Inflation and the Impact on LDI
The effect on the solvency rate if inflation were to be unconditionally compensated would be gigantic: using break-even inflation rates derived from inflation-linked bonds to form a real yield curve, the average pension fund would take an additional 25-40% hit in the solvency rate.
Even though in most cases pension funds have switched to conditional inflation compensation and therefore a nominal framework for hedging liabilities is sufficient, we cannot ignore inflation altogether for two reasons. First, liabilities will rise in line with real wage inflation, thus raising the overall liabilities to be covered. Second, most pension funds will at least strive to partially compensate pensioners for inflation and thus will strive for a higher surplus that will allow them to pay out this compensation.
In our view, an inflation compensation “ambition” of the pension fund is a rather vague concept and hard to model. In that respect it might be good to look at the UK model, where many pension plans have an explicit upper limit for inflation compensation (most commonly 5%).
In the absence of such specific rules, inflation-linked bonds can fulfil a role in both the hedging portfolio, as well as play a role in adding beta risk:
· Inflation-linked bonds provide a direct link with consumer inflation, which has a high correlation with wage inflation. Euro- or even global inflation-linked bonds provide the necessary liquidity and desired correlation with domestic inflation to allocate substantial amounts to this asset class.
· Due to diversification effects in the portfolio, inflation-linked bonds can “free up” risk budget to be allocated elsewhere (e.g. alternative asset classes).
Conclusions
Upcoming regulatory changes will have a significant effect on the way European pension funds and insurance companies manage their assets and liabilities. Instead of return-driven investment strategies, pension funds and insurance companies alike will need to develop a liability-driven investment approach based on managing the volatility of the surplus assets relative to liabilities.

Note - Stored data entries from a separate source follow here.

## src/rtl/controle_jogo_if.sv

```systemverilog
// Signal bundle between the game-flow controller and its surroundings (buttons, start request, LED matrix).
// pulso_botoes and limpa_matriz are one-cycle commands with no back-pressure: the matrix must act on every cycle they are high.
interface controle_jogo_if;
    logic       iniciar;
    logic [7:0] botoes;
    logic       nivel_concluido;
    logic [7:0] pulso_botoes;
    logic       limpa_matriz;
    logic [2:0] nivel;
    logic [7:0] jogadas;
    logic       vitoria;
    logic       derrota;
    logic       jogando;
    logic [2:0] db_estado;

    modport master (
        output iniciar, botoes, nivel_concluido,
        input  pulso_botoes, limpa_matriz, nivel, jogadas, vitoria, derrota, jogando, db_estado
    );

    modport slave (
        input  iniciar, botoes, nivel_concluido,
        output pulso_botoes, limpa_matriz, nivel, jogadas, vitoria, derrota, jogando, db_estado
    );
endinterface

```

## src/rtl/controle_jogo.sv

```systemverilog
// Game-flow controller: debounces the puzzle buttons, serializes presses into one-hot toggle pulses,
// and sequences levels against a per-level timeout.
module controle_jogo #(
    parameter int          DEBOUNCE_CICLOS = 50000,
    parameter logic [31:0] TEMPO_NIVEL     = 32'd3000000000,
    parameter logic [2:0]  MAX_NIVEL       = 3'd4,
    parameter int          LAT_CHECA       = 2
) (
    input logic            clk,
    input logic            rst,
    controle_jogo_if.slave bus
);
    localparam int DB_W  = $clog2(DEBOUNCE_CICLOS + 1);
    localparam int LAT_W = $clog2(LAT_CHECA + 1);
    localparam logic [DB_W-1:0]  DB_LIM   = DB_W'(DEBOUNCE_CICLOS - 1);
    localparam logic [LAT_W-1:0] LAT_ULT  = LAT_W'(LAT_CHECA - 1);

    typedef enum logic [2:0] {
        INICIAL    = 3'd0,
        LIMPA      = 3'd1,
        JOGANDO    = 3'd2,
        CHECA      = 3'd3,
        PROX_NIVEL = 3'd4,
        VITORIA    = 3'd5,
        DERROTA    = 3'd6
    } estado_t;

    estado_t          estado, prox;
    logic [7:0]       amostra, estavel, pendente;
    logic [DB_W-1:0]  db_cnt;
    logic [31:0]      timer;
    logic [LAT_W-1:0] espera;
    logic [2:0]       nivel_r;
    logic [7:0]       jogadas_r;

    logic       mudou, aceita;
    logic [7:0] subida, concede, pulso;
    logic       limpa, inativo;

    // One shared counter: any change anywhere in the vector restarts the settle window.
    assign mudou   = (bus.botoes != amostra);
    assign aceita  = !mudou && (db_cnt == DB_LIM);
    assign subida  = aceita ? (bus.botoes & ~estavel) : 8'd0;
    assign concede = pendente & (~pendente + 8'd1);

    always_comb begin
        prox    = estado;
        pulso   = 8'd0;
        limpa   = 1'b0;
        inativo = 1'b0;
        case (estado)
            INICIAL: begin
                inativo = 1'b1;
                if (bus.iniciar) prox = LIMPA;
            end
            LIMPA: begin
                limpa = 1'b1;
                prox  = JOGANDO;
            end
            JOGANDO: begin
                if (timer == 32'd0) begin
                    prox = DERROTA;
                end else if (pendente != 8'd0) begin
                    pulso = concede;
                    prox  = CHECA;
                end
            end
            CHECA: begin
                // On the sampling cycle a completed level beats an expiring timer.
                if (espera == LAT_ULT) begin
                    if (bus.nivel_concluido)
                        prox = (nivel_r == MAX_NIVEL) ? VITORIA : PROX_NIVEL;
                    else if (timer == 32'd0)
                        prox = DERROTA;
                    else
                        prox = JOGANDO;
                end else if (timer == 32'd0) begin
                    prox = DERROTA;
                end
            end
            PROX_NIVEL: begin
                limpa = 1'b1;
                prox  = JOGANDO;
            end
            VITORIA, DERROTA: begin
                inativo = 1'b1;
                if (bus.iniciar) prox = LIMPA;
            end
            default: prox = INICIAL;
        endcase
    end

    always_ff @(posedge clk) begin
        if (rst) begin
            estado    <= INICIAL;
            amostra   <= 8'd0;
            estavel   <= 8'd0;
            db_cnt    <= '0;
            pendente  <= 8'd0;
            timer     <= 32'd0;
            espera    <= '0;
            nivel_r   <= 3'd0;
            jogadas_r <= 8'd0;
        end else begin
            estado  <= prox;
            amostra <= bus.botoes;

            if (mudou)
                db_cnt <= '0;
            else if (db_cnt != DB_LIM)
                db_cnt <= db_cnt + 1'b1;

            if (aceita)
                estavel <= bus.botoes;

            if (inativo || limpa)
                pendente <= 8'd0;
            else
                pendente <= (pendente & ~pulso) | subida;

            if (limpa)
                timer <= TEMPO_NIVEL;
            else if ((estado == JOGANDO || estado == CHECA) && timer != 32'd0)
                timer <= timer - 32'd1;

            if (estado == CHECA && espera != LAT_ULT)
                espera <= espera + 1'b1;
            else
                espera <= '0;

            if (prox == LIMPA)
                nivel_r <= 3'd0;
            else if (estado == PROX_NIVEL && nivel_r != MAX_NIVEL)
                nivel_r <= nivel_r + 3'd1;

            if (limpa)
                jogadas_r <= 8'd0;
            else if (pulso != 8'd0 && jogadas_r != 8'hFF)
                jogadas_r <= jogadas_r + 8'd1;
        end
    end

    assign bus.pulso_botoes = pulso;
    assign bus.limpa_matriz = limpa;
    assign bus.nivel        = nivel_r;
    assign bus.jogadas      = jogadas_r;
    assign bus.vitoria      = (estado == VITORIA);
    assign bus.derrota      = (estado == DERROTA);
    assign bus.jogando      = (estado == JOGANDO) || (estado == CHECA);
    assign bus.db_estado    = estado;
endmodule

```

## src/flat_wrapper.sv

```systemverilog
// flat-port wrapper written by rule: the top's interface ports become plain ports
module controle_jogo_flat 
#(
    parameter int          DEBOUNCE_CICLOS = 50000,
    parameter logic [31:0] TEMPO_NIVEL     = 32'd3000000000,
    parameter logic [2:0]  MAX_NIVEL       = 3'd4,
    parameter int          LAT_CHECA       = 2
)
  (clk, rst, bus_iniciar, bus_botoes, bus_nivel_concluido, bus_pulso_botoes, bus_limpa_matriz, bus_nivel, bus_jogadas, bus_vitoria, bus_derrota, bus_jogando, bus_db_estado);
  controle_jogo_if bus_i ();
  input logic clk;
  input logic rst;
  input wire logic [$bits(bus_i.iniciar)-1:0] bus_iniciar;
  input wire logic [$bits(bus_i.botoes)-1:0] bus_botoes;
  input wire logic [$bits(bus_i.nivel_concluido)-1:0] bus_nivel_concluido;
  output wire logic [$bits(bus_i.pulso_botoes)-1:0] bus_pulso_botoes;
  output wire logic [$bits(bus_i.limpa_matriz)-1:0] bus_limpa_matriz;
  output wire logic [$bits(bus_i.nivel)-1:0] bus_nivel;
  output wire logic [$bits(bus_i.jogadas)-1:0] bus_jogadas;
  output wire logic [$bits(bus_i.vitoria)-1:0] bus_vitoria;
  output wire logic [$bits(bus_i.derrota)-1:0] bus_derrota;
  output wire logic [$bits(bus_i.jogando)-1:0] bus_jogando;
  output wire logic [$bits(bus_i.db_estado)-1:0] bus_db_estado;
  assign bus_i.iniciar = bus_iniciar;
  assign bus_i.botoes = bus_botoes;
  assign bus_i.nivel_concluido = bus_nivel_concluido;
  assign bus_pulso_botoes = bus_i.pulso_botoes;
  assign bus_limpa_matriz = bus_i.limpa_matriz;
  assign bus_nivel = bus_i.nivel;
  assign bus_jogadas = bus_i.jogadas;
  assign bus_vitoria = bus_i.vitoria;
  assign bus_derrota = bus_i.derrota;
  assign bus_jogando = bus_i.jogando;
  assign bus_db_estado = bus_i.db_estado;
  controle_jogo #(.DEBOUNCE_CICLOS(DEBOUNCE_CICLOS), .TEMPO_NIVEL(TEMPO_NIVEL), .MAX_NIVEL(MAX_NIVEL), .LAT_CHECA(LAT_CHECA)) u_core (.clk(clk), .rst(rst), .bus(bus_i));
endmodule
```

When creating an LDI solution for our clients, PIMCO starts by hedging interest rate risk by modelling the interest rate risk of the liability stream and then creating a custom benchmark with the same risk profile. We actively manage the client’s portfolio of assets against the custom LDI benchmark, adding diversified alpha and beta exposure in an effort to enhance returns while maintaining the match between the portfolio’s risk profile and that of the benchmark.
* The authors wish to thank the Financial Engineering team and Jim Moore at PIMCO, as well as Steve Goldman, Paul Allen and Mike Amey at PIMCO Europe Ltd for their contributions.